The focus on trade as part of a global partnership on development also the forces the spotlight on the role of International Financial Institutions. In fact a recent World Bank Study on Trade, Aid and the International Financial Institutions suggests that open trade, trade finance and aid for trade will be key elements in ensuring the global recovery from the international financial crises.
The study also suggests that international financial institutions like the World Bank and International Monetary Fund need to adapt to post-crises world through programs to stabilize markets limit the slide in economic growth and support the poor.
What does debt relief mean for the MDGs?
MDG 8 has renewed the spotlight on debt relief. Over the past decade, several poor countries have received substantial amounts of debt relief. This has helped create more fiscal space for spending on national development. However much more needs to be done to make national debt sustainable. The food crisis and the global financial and economic crisis have increased external financing needs and limited country capacity to service still outstanding debts.
MDG 8 tracks progress towards debt sustainability through measurement of:
• Total number of countries that have reached their HIPC decision points and number that have reached their HIPC completion points (cumulative)
• Debt relief committed under HIPC and MDRI Initiatives
• Debt service as a percentage of exports of goods and services
Why does Goal 8 mention technology?
Access to technology is one sub set of the indicators used in measuring progress towards attainment of MDG 8. The UN Millennium Project advocates that technological innovation and the institutional adjustments that go along with it are at the basis of sustained growth and must be at the centre of any strategy to strengthen the private sector.

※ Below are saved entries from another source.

File: src/rtl/codec_config_sequencer.sv
`timescale 1ns/1ps
// codec_config_sequencer
// Boot-time programmer for the WM8731 audio CODEC. Walks a fixed 11-entry
// register table and hands each 24-bit write to an external I2C byte engine
// through a req/done handshake. NACKed writes are resent after a short gap,
// and each entry has a bounded number of resends. The outcome is reported
// as a sticky done or error flag.
module codec_config_sequencer #(
    parameter logic [7:0] DEV_ADDR      = 8'h34,
    parameter int         SETTLE_CYCLES = 50000,
    parameter int         RETRY_GAP     = 1000,
    parameter int         MAX_RETRIES   = 3
) (
    input  logic        CLOCK_50,
    input  logic        reset,
    input  logic        start,
    output logic        i2c_req,
    output logic [23:0] i2c_data,
    input  logic        i2c_done,
    input  logic        i2c_nack,
    output logic        busy,
    output logic        done,
    output logic        error,
    output logic [3:0]  entry_idx
);

    // One counter serves both the post-reset settle delay and the NACK gap,
    // so it is sized for the longer of the two.
    localparam int CNT_MAX = (SETTLE_CYCLES > RETRY_GAP) ? SETTLE_CYCLES : RETRY_GAP;
    localparam int CNT_W   = (CNT_MAX > 1) ? $clog2(CNT_MAX + 1) : 1;
    localparam int RTY_W   = (MAX_RETRIES > 0) ? $clog2(MAX_RETRIES + 1) : 1;

    localparam logic [CNT_W-1:0] SETTLE_LOAD = CNT_W'(SETTLE_CYCLES - 1);
    localparam logic [CNT_W-1:0] GAP_LOAD    = CNT_W'(RETRY_GAP - 1);
    localparam logic [RTY_W-1:0] RTY_LIMIT   = RTY_W'(MAX_RETRIES);
    localparam logic [3:0]       LAST_IDX    = 4'd10;

    // Sequencer states
    localparam logic [2:0] ST_IDLE   = 3'd0;
    localparam logic [2:0] ST_SEND   = 3'd1;
    localparam logic [2:0] ST_WAIT   = 3'd2;
    localparam logic [2:0] ST_SETTLE = 3'd3;
    localparam logic [2:0] ST_GAP    = 3'd4;
    localparam logic [2:0] ST_DONE   = 3'd5;
    localparam logic [2:0] ST_ERROR  = 3'd6;

    logic [2:0]       state_q, state_d;
    logic [3:0]       idx_q, idx_d;
    logic [RTY_W-1:0] retry_q, retry_d;
    logic [CNT_W-1:0] cnt_q, cnt_d;
    logic             req_q, req_d;
    logic [23:0]      data_q, data_d;

    // Register/value words: {reg[6:0], val[8:0]}. Entry 0 is the CODEC soft
    // reset; R9 (active) is written last so the CODEC wakes fully configured.
    function automatic logic [15:0] table_word(input logic [3:0] idx);
        logic [15:0] w;
        case (idx)
            4'd0:    w = 16'h1E00;
            4'd1:    w = 16'h0017;
            4'd2:    w = 16'h0217;
            4'd3:    w = 16'h0479;
            4'd4:    w = 16'h0679;
            4'd5:    w = 16'h0812;
            4'd6:    w = 16'h0A00;
            4'd7:    w = 16'h0C00;
            4'd8:    w = 16'h0E01;
            4'd9:    w = 16'h1000;
            4'd10:   w = 16'h1201;
            default: w = 16'h0000;
        endcase
        return w;
    endfunction

    // Next-state logic: handshake, retry policy and delay countdowns
    always_comb begin
        state_d = state_q;
        idx_d   = idx_q;
        retry_d = retry_q;
        cnt_d   = cnt_q;
        req_d   = req_q;
        data_d  = data_q;

        case (state_q)
            ST_IDLE, ST_DONE, ST_ERROR: begin
                if (start) begin
                    state_d = ST_SEND;
                    idx_d   = 4'd0;
                    retry_d = '0;
                end
            end

            // Request goes out one cycle after entering SEND, which
            // guarantees at least one low cycle between consecutive writes.
            ST_SEND: begin
                req_d   = 1'b1;
                data_d  = {DEV_ADDR, table_word(idx_q)};
                state_d = ST_WAIT;
            end

            // start is deliberately not looked at here: a completion always
            // takes priority and a restart mid-transfer is not allowed.
            ST_WAIT: begin
                if (i2c_done) begin
                    req_d = 1'b0;
                    if (!i2c_nack) begin
                        if (idx_q == 4'd0) begin
                            state_d = ST_SETTLE;
                            cnt_d   = SETTLE_LOAD;
                        end else if (idx_q == LAST_IDX) begin
                            state_d = ST_DONE;
                        end else begin
                            state_d = ST_SEND;
                            idx_d   = idx_q + 4'd1;
                            retry_d = '0;
                        end
                    end else if (retry_q < RTY_LIMIT) begin
                        state_d = ST_GAP;
                        cnt_d   = GAP_LOAD;
                        retry_d = retry_q + 1'b1;
                    end else begin
                        state_d = ST_ERROR;
                    end
                end
            end

            // Give the CODEC time to come out of its soft reset
            ST_SETTLE: begin
                if (cnt_q == '0) begin
                    state_d = ST_SEND;
                    idx_d   = 4'd1;
                    retry_d = '0;
                end else begin
                    cnt_d = cnt_q - 1'b1;
                end
            end

            // Back off before resending the same entry
            ST_GAP: begin
                if (cnt_q == '0) begin
                    state_d = ST_SEND;
                end else begin
                    cnt_d = cnt_q - 1'b1;
                end
            end

            default: begin
                state_d = ST_IDLE;
                req_d   = 1'b0;
            end
        endcase
    end

    // State registers with synchronous active-low reset; a reset during a
    // transfer drops the request on the same edge.
    always_ff @(posedge CLOCK_50) begin
        if (!reset) begin
            state_q <= ST_IDLE;
            idx_q   <= 4'd0;
            retry_q <= '0;
            cnt_q   <= '0;
            req_q   <= 1'b0;
            data_q  <= 24'h000000;
        end else begin
            state_q <= state_d;
            idx_q   <= idx_d;
            retry_q <= retry_d;
            cnt_q   <= cnt_d;
            req_q   <= req_d;
            data_q  <= data_d;
        end
    end

    // Status outputs decode directly from the registered state
    assign busy      = (state_q == ST_SEND) || (state_q == ST_WAIT) ||
                       (state_q == ST_SETTLE) || (state_q == ST_GAP);
    assign done      = (state_q == ST_DONE);
    assign error     = (state_q == ST_ERROR);
    assign i2c_req   = req_q;
    assign i2c_data  = data_q;
    assign entry_idx = idx_q;

endmodule

File: config.mk
export PLATFORM = sky130hd
export DESIGN_NAME = codec_config_sequencer
export DESIGN_NICKNAME = d
export VERILOG_FILES = /design/src/rtl/codec_config_sequencer.sv
export SDC_FILE = /design/constraint.sdc
export NUM_CORES = 1
export LEC_CHECK = 0
export ABC_AREA = 1
export CELL_PAD_IN_SITES_DETAIL_PLACEMENT = 0
export CELL_PAD_IN_SITES_GLOBAL_PLACEMENT = 1
export CORE_MARGIN = 4
export CORE_UTILIZATION = 41
export DETAILED_ROUTE_END_ITERATION = 8
export PLACE_DENSITY_LB_ADDON = 0.1
export SLEW_MARGIN = 5
export SYNTH_ARGS = -nofsm -noshare
export SYNTH_HDL_FRONTEND = slang
export SYNTH_SLANG_ARGS = --single-unit
File: constraint.sdc
create_clock -name CLOCK_50 -period 5 [get_ports CLOCK_50]
set_clock_uncertainty 0.1 [all_clocks]
set_input_delay 1.25 -clock CLOCK_50 [delete_from_list [all_inputs] [get_ports CLOCK_50]]
set_output_delay 1.25 -clock CLOCK_50 [all_outputs]
set_load 0.03 [all_outputs]
==> impl_metrics.toml, run 1 <==
[outcome]
status = "complete, no violations"

[synthesis]
synth_top_family_by_area = "simple AND/OR/NAND/NOR gates"
synth-simple-area-share_pct = 39.3
yosysWarnings = 0
synth_top_cell_by_area = "dfxtp_1"
netlist_instances = 374
yosys.area.top_type_share_pct = 30.1
muxShareOfSynthArea_pct = 0
synth_area_mm2 = 0.00239
synth_edf_count = 0
synth_xor_area_share_pct = 1.83
netlist_top_cells_area = "dfxtp_1 30%, nand2_1 16%, nor2_1 8.9%"
ys_ff_latch = 36
avgSynthCellArea_um2 = 6.40
yosys-top-cells-count = "99 x nand2_1, 57 x nor2_1, 36 x dfxtp_1"
synth_ff_type = "dfxtp_1"
synth_most_common_cell = "nand2_1"
async_flop_share_pct = 0
seq_area_frac_synth_pct = 30.1
synth_fa_ha_area_share_pct = 3.14
synth.distinct_cells = 35
synth-compound-area-share_pct = 12.8

[placement]
dp_cells = 459
port_buffers = 26
place.gp.congestion = 0.791
dp_hpwl_mm = 4.31

[sta]
period_minus_slack_ps = 3530
final_max_slew_viol_count = 0
tightest_slew_ps = 880
hold_slack_ps = 376
rsz0062_at_grt = "no"
finalCritPeriodShare_pct = 70.5
max_freq_mhz = 284
finalSetupTns_ps = 0
setup_violations = 0
slew_headroom_pct = 41.3
hold_violations = 0

[power]
share_seq_of_total_power_pct = 24.0
p_int_uw = 929
clkPwrFrac_pct = 11.0
pwr-share-comb_pct = 64.9
netSwitchingFraction_pct = 53.8
ir_drop_uv = 388
p_sw_uw = 1080
powerDensity_mw_per_mm2 = 741
p_leak_uw = 0.00122

[setup_path]
regToRegSetupSlack_ps = 2840
crit_arrival_ps = 2180
critical_path.cell_chain = "nand2_1 > nor2_2 > inv_2 > nand4_1 > clkdlybuf4s50_1"
reg2reg_depth = 11
critPathSlowestCell = "clkdlybuf4s50_1"
required_ps = 3650
critPathMaxFanout = 10
r2r_end = "cnt_q[9]"
cp-start-kind = "register"
timing.rr.start = "entry_idx[0]"
end_kind = "output pin"
cp_slowest_stage_delay_ps = 670
critical_path_class = "register to output pin"

[cells_and_area]
fin_nets = 405
layout-drive-gt1-share_pct = 7.85
finalNonFillerCells = 467
antenna_cells = 0
syn2layout_area_growth_pct = 13.4

[grt]
track_usage_pct = 17.5
grt-ovfl-total = 0
grt_max_degree = 26
grt_pass1_wl_mm = 10.3
grtUsageMet1_pct = 22.5
top_usage_layer = "met2"
grt_pass1_vias = 2202
use_met3_pct = 2.85
antenna_found_initial = 0
use_met2_pct = 29.8

[floorplanning]
start_util_pct = 42.9
dieWidth_um = 84.4
core_area_mm2 = 0.00557
row_count = 27
die_area_mm2 = 0.00712
die_y_um = 84.4
pin_count = 37

[run]
cap_violations = 0

[clock_network]
htree_levels = 2
cts_hold_buf = 0
clk_latency_ps = 290
tritoncts = "done"
cts.sinks = 36
clk_pin_slew_ps = 80
post-cts-setup-buffers = 0
cts_root_buf = "clkbuf_8"
clock_path_buffers = 2
numCtsBuffers = 5
ctsResizeCount = 0

[worst_hold_path]
worstHoldPathCells = 2
hold_end = "i2c_data[2]"
min_from = "i2c_data[2]"
hold_class = "register to register"

[route]
ant_nets = 0
drtPass1Iterations = 4
drtIter0Drc = 84
viasPerCell = 5.00
routed_wl_mm = 5.91
drt-wirelength-per-cell_um = 12.7
drc = 0
vias = 2334
## layout by cell type, fill, tap and decap left out, types with 2 or more instances in the layout
cell type / instances
nor2_1: 57
a21oi_1: 28
nand3_2: 3
nand2_1: 99
nor3_1: 4
ha_1: 6
nand3b_1: 2
clkdlybuf4s50_1: 26
clkbuf_8: 6
o21ai_1: 2
nand4_1: 2
inv_2: 5
nand3_1: 27
inv_1: 31
nor2_2: 5
clkinv_2: 2
a31oi_1: 3
xor2_1: 5
nor2_8: 2
inv_4: 2
o21ai_0: 21
conb_1: 10
dfxtp_1: 36
## worst max-delay path: cells and delay by family, from the launching register on
kind,cells,cell delay (ps)
AND/OR/NAND/NOR,3,520
buffers and inverters,2,850
flip-flops,1,500
## power groups by stage
| stage | Combinational (µW) | Sequential [µW] | Clock (µW) |
|---|---|---|---|
| finish | 1310 | 483 | 222 |
| global route | 1500 | 500 | 239 |
| CTS | 1310 | 482 | 231 |
| detailed placement | 1310 | 489 | 0 |
| global placement | 1310 | 488 | 0 |
| floorplan | 988 | 526 | 0 |
## through the flow
step | power [µW] | instance area (µm²) | worst slack [ps] | utilization [%]
floorplan | 1510 | 2430 | 2470 | -
global placement | 1800 | 2620 | 1810 | 47.0
detailed placement | 1800 | 2620 | 1780 | 47.0
CTS | 2030 | 2710 | 1460 | 48.7
global route | 2240 | 2710 | 1260 | 48.7
finish | 2010 | 2710 | 1470 | 48.7
## how the worst max path moves through the flow
stage                           from    to  slack (ps)
after floorplan           state_q[0]  busy        2470
after global placement    state_q[0]  busy        1810
after detailed placement  state_q[0]  busy        1780
after CTS                 state_q[0]  busy        1460
after global routing      state_q[0]  busy        1260
final                     state_q[0]  busy        1470
## flip-flops by register name (all words and copies together), names as in the netlist
signal / flops
entry_idx: 4
cnt_q: 16
retry_q: 2
state_q: 3
i2c_data: 10
i2c_req: 1
## final cells by class
class	count	area (µm²)
clock inverter	2	10.0
multi-input combinational	287	1400
inverter	38	148
sequential	36	721
clock buffer	6	82.6
fill	633	2860
timing repair buffer	26	260
tap	72	90.1
## cell families after synthesis
logic type / after synthesis
fa+ha+maj: 6
compound gates: 58
flops: 36
simple gates: 208
buf+inv: 60
xor+xnor: 5
other cells: 1
## per-layer routing
layer  up-vias  part of all wire (%)
met2        44                    49
li1       1220                     -
met5         -                     0
met1      1064                    46
met3         6                   3.6
met4         0                   1.1
(Power assumes the default switching activity.)
==> run 2: changes to the inputs <==
--- a/config.mk
+++ b/config.mk
@@ -9,7 +9,7 @@
 export CELL_PAD_IN_SITES_DETAIL_PLACEMENT = 0
 export CELL_PAD_IN_SITES_GLOBAL_PLACEMENT = 1
 export CORE_MARGIN = 4
-export CORE_UTILIZATION = 41
+export CORE_UTILIZATION = 34
 export DETAILED_ROUTE_END_ITERATION = 8
 export PLACE_DENSITY_LB_ADDON = 0.1
 export SLEW_MARGIN = 5
==> constraint.sdc (replaced) <==
create_clock -name CLOCK_50 -period 3.1 [get_ports CLOCK_50]
set_clock_uncertainty 0.1 [all_clocks]
set_input_delay 0.775 -clock CLOCK_50 [delete_from_list [all_inputs] [get_ports CLOCK_50]]
set_output_delay 0.775 -clock CLOCK_50 [all_outputs]
set_load 0.03 [all_outputs]
==> run 2 against run 1 <==
Combinational power rose by 64%; design area increased by 1.9%; clock-buffer cell count fell by 1; critical path depth unchanged; sequential power grew 60%; register-to-register slack worse by 1900 ps; critical path type unchanged; global-route usage shrank 1.8 points; non-clock buffer count up 3; routed wire length is 5.4% higher; core utilization fell by 8.2 points; sequential cell count unchanged; hold slack got worse by 3.1 ps; largest cell class unchanged.
==> impl_metrics.toml, run 2 (synthesized netlist as in run 1, its figures left out) <==
[clock_network]
numCtsBuffers = 5
tritoncts = "done"
clk_pin_slew_ps = 90
cts.sinks = 36
ctsResizeCount = 0
htree_levels = 2
clk_latency_ps = 290
post-cts-setup-buffers = 0
clock_path_buffers = 2
cts_hold_buf = 0
cts_root_buf = "clkbuf_8"

[cells_and_area]
antenna_cells = 0
largest_reg_flops = 16
syn2layout_area_growth_pct = 15.6
regArea_um2 = 721
multi_input_area_mm2 = 0.00140
nFillCells = 769
layout-drive-gt1-share_pct = 8.54
final_common_cell = "nand2_1"
finalNonFillerCells = 494
regMostFlops = "cnt_q"
final_cell_mix = "99 x nand2_1, 57 x nor2_1, 36 x dfxtp_1"
fin_nets = 408

[route]
drtIter0Drc = 123
routed_wl_mm = 6.23
viasPerCell = 4.70
ant_nets = 0
drtPass1Iterations = 4
vias = 2322
drc = 0
drt-wirelength-per-cell_um = 12.6

[floorplanning]
die_area_mm2 = 0.00844
row_count = 30
die_y_um = 91.9
dieWidth_um = 91.9
pin_count = 37
start_util_pct = 35.0
core_area_mm2 = 0.00683

[placement]
port_buffers = 26
dp_cells = 486
dpl_worst_slack_ps = 585
place.gp.congestion = 0.821
dp_hpwl_mm = 4.67

[worst_hold_path]
hold_end = "i2c_data[10]"
hold_class = "register to register"
worstHoldPathCells = 2
min_from = "i2c_data[10]"

[grt]
track_usage_pct = 15.6
grt_max_degree = 21
grt_pass1_vias = 2218
grt-ovfl-total = 0
antenna_found_initial = 0
grt_pass1_wl_mm = 10.8

[sta]
setup_violations = 0
period_minus_slack_ps = 2820
hold_violations = 0
rsz0062_at_grt = "no"
finalSetupTns_ps = 0
final_max_slew_viol_count = 0
max_freq_mhz = 355
finalCritPeriodShare_pct = 90.8
worst_slack_ps = 284

[setup_path]
critPathSlowestCell = "clkdlybuf4s50_1"
cp_slowest_stage_delay_ps = 680
critical_path.cell_chain = "nand2_1 > nor2_2 > inv_2 > nand4_1 > clkdlybuf4s50_1"
reg2reg_depth = 11
required_ps = 2220
regToRegSetupSlack_ps = 940
r2r_end = "cnt_q[1]"
critPathMaxFanout = 10
cp-start-kind = "register"
timing.rr.start = "entry_idx[0]"
crit_arrival_ps = 1940
end_kind = "output pin"
critical_path_class = "register to output pin"

[power]
ir_drop_uv = 357
p_leak_uw = 0.00123
powerDensity_mw_per_mm2 = 1190

[run]
cap_violations = 0

[outcome]
status = "complete, no violations"
==> run 2: metal layers <==
layer | GRT usage (%) | part of all wire, % | vias up
met5 | 0 | 0 | -
met4 | 4.83 | 0.77 | 0
met3 | 2.95 | 4.4 | 6
met2 | 24.0 | 45 | 47
met1 | 22.1 | 50 | 1051
li1 | - | - | 1218
==> run 2: layout make-up <==
type | count | area share, %
repair buffers | 29 | 10.2
clock inverters | 3 | 0.859
flip-flops and latches | 36 | 26.1
multi-input cells | 287 | 50.7
clock buffers | 5 | 2.49
well taps | 96 | 4.34
inverters | 38 | 5.34
==> run 2: per-stage QoR <==
step	util [%]	hold slack [ps]	total power, µW	area (µm²)
floorplan	-	359	2440	2430
finish	40.5	373	3280	2770
global placement	39.1	363	2940	2670
global route	40.5	397	3650	2770
CTS	40.5	377	3320	2770
detailed placement	39.1	359	2930	2670
==> run 2: how the worst max path moves through the flow <==
stage	startpoint	slack (ps)	to
floorplan	state_q[0]	1050	busy
global placement	state_q[1]	610	busy
detailed placement	i2c_nack	580	cnt_q[1]
CTS	state_q[0]	250	busy
global route	state_q[0]	120	busy
finish	state_q[0]	280	busy
==> run 2: critical path: cells and delay by family, from the launching register on <==
| family | cells | cell delay (ps) |
|---|---|---|
| buf+inv | 2 | 800 |
| flops | 1 | 500 |
| simple gates | 3 | 340 |
==> run 2: report_power, final <==
group,leakage [µW],switching (µW),internal (µW)
Clock,0.0000404,202,160
Combinational,0.000894,1430,718
Sequential,0.000294,162,613
File: config.mk
export PLATFORM = sky130hd
export DESIGN_NAME = switch_arbiter
export DESIGN_NICKNAME = d
export VERILOG_FILES = /design/src/rtl/switch_pkg.sv /design/src/rtl/switch_arbiter_rr_arb3.sv /design/src/rtl/switch_arbiter.sv
export SDC_FILE = /design/constraint.sdc
export NUM_CORES = 1
export LEC_CHECK = 0
export ABC_AREA = 1
export CORE_MARGIN = 2
export CORE_UTILIZATION = 27
export DETAILED_ROUTE_END_ITERATION = 10
export PLACE_DENSITY = 0.47
export RECOVER_POWER = 25
export SLEW_MARGIN = 25
export SYNTH_ARGS = -nofsm -noshare
export SYNTH_HDL_FRONTEND = slang
export SYNTH_SLANG_ARGS = --single-unit
File: constraint.sdc
create_clock -name clk -period 5.4 [get_ports clk]
set_input_delay 0.54 -clock clk [delete_from_list [all_inputs] [get_ports clk]]
set_output_delay 0.54 -clock clk [all_outputs]
set_load 0.01 [all_outputs]
--- src/rtl/div_seq_32.sv ---
// Sequential 32-bit restoring divider (DIV/DIVU/REM/REMU), one quotient bit per cycle.
// Define DIV_SIGNED_EN to enable signed ops; otherwise op[0] is ignored and all ops are unsigned.
module div_seq_32 (
    input  logic        clk,
    input  logic        rst,
    input  logic        start,
    input  logic [1:0]  op,
    input  logic [31:0] dividend,
    input  logic [31:0] divisor,
    output logic        busy,
    output logic        valid,
    output logic [31:0] result
);

    typedef enum logic [1:0] {IDLE, CALC, FIX, DONE} state_t;

    state_t      state;
    logic [31:0] acc;       // partial remainder
    logic [31:0] quo;       // dividend bits shift out the top, quotient bits shift in the bottom
    logic [31:0] dvsr;
    logic [4:0]  cnt;
    logic        is_rem;

    logic [31:0] dend_mag;
    logic [31:0] dvsr_mag;
    logic [31:0] q_fix;
    logic [31:0] r_fix;
    logic [32:0] shifted;
    logic [32:0] diff;

    assign shifted = {acc, quo[31]};
    // acc < dvsr keeps the difference within 33-bit signed range, so bit 32 is the borrow
    assign diff    = shifted - {1'b0, dvsr};

`ifdef DIV_SIGNED_EN
    logic is_signed;
    logic neg_q;
    logic neg_r;

    assign is_signed = ~op[0];
    assign dend_mag  = (is_signed && dividend[31]) ? -dividend : dividend;
    assign dvsr_mag  = (is_signed && divisor[31])  ? -divisor  : divisor;
    assign q_fix     = neg_q ? -quo : quo;
    assign r_fix     = neg_r ? -acc : acc;

    // Divide-by-zero keeps the all-ones quotient regardless of the dividend sign
    always_ff @(posedge clk) begin
        if (rst) begin
            neg_q <= 1'b0;
            neg_r <= 1'b0;
        end else if (start && (state == IDLE || state == DONE)) begin
            neg_q <= is_signed && (dividend[31] ^ divisor[31]) && (divisor != 32'd0);
            neg_r <= is_signed && dividend[31];
        end
    end
`else
    logic unused_op0;

    assign unused_op0 = op[0];
    assign dend_mag   = dividend;
    assign dvsr_mag   = divisor;
    assign q_fix      = quo;
    assign r_fix      = acc;
`endif

    // NOTE: all sequential state uses non-blocking assignments so every register samples pre-edge values.
    always_ff @(posedge clk) begin
        if (rst) begin
            state  <= IDLE;
            busy   <= 1'b0;
            valid  <= 1'b0;
            result <= 32'd0;
            cnt    <= 5'd0;
            acc    <= 32'd0;
            quo    <= 32'd0;
            dvsr   <= 32'd0;
            is_rem <= 1'b0;
        end else begin
            valid <= 1'b0;
            case (state)
                IDLE, DONE: begin
                    if (start) begin
                        state  <= CALC;
                        busy   <= 1'b1;
                        acc    <= 32'd0;
                        quo    <= dend_mag;
                        dvsr   <= dvsr_mag;
                        is_rem <= op[1];
                        cnt    <= 5'd0;
                    end else begin
                        state <= IDLE;
                    end
                end
                CALC: begin
                    if (diff[32]) begin
                        acc <= shifted[31:0];
                        quo <= {quo[30:0], 1'b0};
                    end else begin
                        acc <= diff[31:0];
                        quo <= {quo[30:0], 1'b1};
                    end
                    cnt <= cnt + 5'd1;
                    if (cnt == 5'd31)
                        state <= FIX;
                end
                FIX: begin
                    result <= is_rem ? r_fix : q_fix;
                    valid  <= 1'b1;
                    busy   <= 1'b0;
                    state  <= DONE;
                end
                default: state <= IDLE;
            endcase
        end
    end

endmodule
[src/rtl/pong_referee_if.sv]
// Pong referee bus: frame/start controls, ball and paddle geometry in,
// bounce event, scores and match status out.
// master: position/size source (drives geometry, frame_tick, start)
// slave : referee (drives bounce, bounce_valid, scores, status)
interface pong_referee_if #(
    parameter int POS_W   = 10,
    parameter int SIZE_W  = 8,
    parameter int SCORE_W = 4
);
    logic               frame_tick;
    logic               start;
    logic [POS_W-1:0]   ball_pos_x;
    logic [POS_W-1:0]   ball_pos_y;
    logic [SIZE_W-1:0]  ball_size_x;
    logic [SIZE_W-1:0]  ball_size_y;
    logic [POS_W-1:0]   paddle_1_pos_x;
    logic [POS_W-1:0]   paddle_1_pos_y;
    logic [SIZE_W-1:0]  paddle_1_size_x;
    logic [SIZE_W-1:0]  paddle_1_size_y;
    logic [POS_W-1:0]   paddle_2_pos_x;
    logic [POS_W-1:0]   paddle_2_pos_y;
    logic [SIZE_W-1:0]  paddle_2_size_x;
    logic [SIZE_W-1:0]  paddle_2_size_y;
    logic [1:0]         bounce;
    logic               bounce_valid;
    logic [SCORE_W-1:0] score_player_1;
    logic [SCORE_W-1:0] score_player_2;
    logic               serve_active;
    logic               game_over;
    logic [1:0]         winner;

    modport master (
        output frame_tick, start,
        output ball_pos_x, ball_pos_y, ball_size_x, ball_size_y,
        output paddle_1_pos_x, paddle_1_pos_y,
        output paddle_1_size_x, paddle_1_size_y,
        output paddle_2_pos_x, paddle_2_pos_y,
        output paddle_2_size_x, paddle_2_size_y,
        input  bounce, bounce_valid,
        input  score_player_1, score_player_2,
        input  serve_active, game_over, winner
    );

    modport slave (
        input  frame_tick, start,
        input  ball_pos_x, ball_pos_y, ball_size_x, ball_size_y,
        input  paddle_1_pos_x, paddle_1_pos_y,
        input  paddle_1_size_x, paddle_1_size_y,
        input  paddle_2_pos_x, paddle_2_pos_y,
        input  paddle_2_size_x, paddle_2_size_y,
        output bounce, bounce_valid,
        output score_player_1, score_player_2,
        output serve_active, game_over, winner
    );
endinterface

Technologies for information and communication in particular, are stressed in MDG 8 monitoring. This includes the spread of telephones lines as well as the use of cellular phones and the internet. In fact, the spread of mobile telephony is cited as one of the successes of the Millennium Project:
“Mobile telephony continues to expand in the developing works is increasingly being used for m-banking, disaster management and other non-voice applications for development. By the end of 2009, cellular subscriptions per 100 people have reached the 50% mark” (Source: MDG Report 2010)
A recent publication on Innovation: applying knowledge in development by the Millennium Project however takes a broader look at technological progress recommending a strategic approach that starts by improving the policy environment and redesigning investment. The reports recommends to:
- Improve the policy environment and enhance global technology Governance
- Redefine infrastructure development as a foundation for technological Innovation
- Build human capabilities, particularly in science, technology, and Engineering
- Support entrepreneurship by creating and expanding links between technology and enterprise
- Manage technological innovation by using existing technologies, investing in global technology generation, and forging international technology alliances
There’s a section on medicines. What does it mean?
MDG 8 also calls for access to affordable medicines. Statistics by international bodies like the World Health Organisation suggest that people in developing countries pay three to six times more than the international reference price for the cheapest generic medicines. Access to affordable medicines therefore is about lessening this inequality – at a time when the purchasing power of the poor is under threat and the cost of many essential medicines is rising as well
MDG 8 aims, in cooperation with pharmaceutical companies, to provide access to affordable essential medecines in development counties.